==> config.mk <==
export PLATFORM = sky130hd
export DESIGN_NAME = pc_fetch_seq
export DESIGN_NICKNAME = d
export VERILOG_FILES = /design/src/rtl/pc_fetch_seq.sv
export SDC_FILE = /design/constraint.sdc
export NUM_CORES = 1
export LEC_CHECK = 0
export BUFFER_PORTS_ARGS = -buffer_cell sky130_fd_sc_hd__buf_4
export CORE_MARGIN = 5
export CORE_UTILIZATION = 55
export DETAILED_ROUTE_END_ITERATION = 10
export PLACE_DENSITY = 0.9
export SYNTH_ARGS = -nofsm -noshare
export SYNTH_HDL_FRONTEND = slang
export SYNTH_SLANG_ARGS = --single-unit
==> constraint.sdc <==
create_clock -name Clk -period 3.2 [get_ports Clk]
set_input_delay 0.32 -clock Clk [delete_from_list [all_inputs] [get_ports Clk]]
set_output_delay 0.32 -clock Clk [all_outputs]
set_load 0.1 [all_outputs]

**Aim of the exercise:** Repeat the material above exactly, beginning with its first line and ending with the line that holds "set_output_delay 0.32 -clock", and leave out everything else.

**Response box:**
==> config.mk <==
export PLATFORM = sky130hd
export DESIGN_NAME = pc_fetch_seq
export DESIGN_NICKNAME = d
export VERILOG_FILES = /design/src/rtl/pc_fetch_seq.sv
export SDC_FILE = /design/constraint.sdc
export NUM_CORES = 1
export LEC_CHECK = 0
export BUFFER_PORTS_ARGS = -buffer_cell sky130_fd_sc_hd__buf_4
export CORE_MARGIN = 5
export CORE_UTILIZATION = 55
export DETAILED_ROUTE_END_ITERATION = 10
export PLACE_DENSITY = 0.9
export SYNTH_ARGS = -nofsm -noshare
export SYNTH_HDL_FRONTEND = slang
export SYNTH_SLANG_ARGS = --single-unit
==> constraint.sdc <==
create_clock -name Clk -period 3.2 [get_ports Clk]
set_input_delay 0.32 -clock Clk [delete_from_list [all_inputs] [get_ports Clk]]
set_output_delay 0.32 -clock Clk [all_outputs]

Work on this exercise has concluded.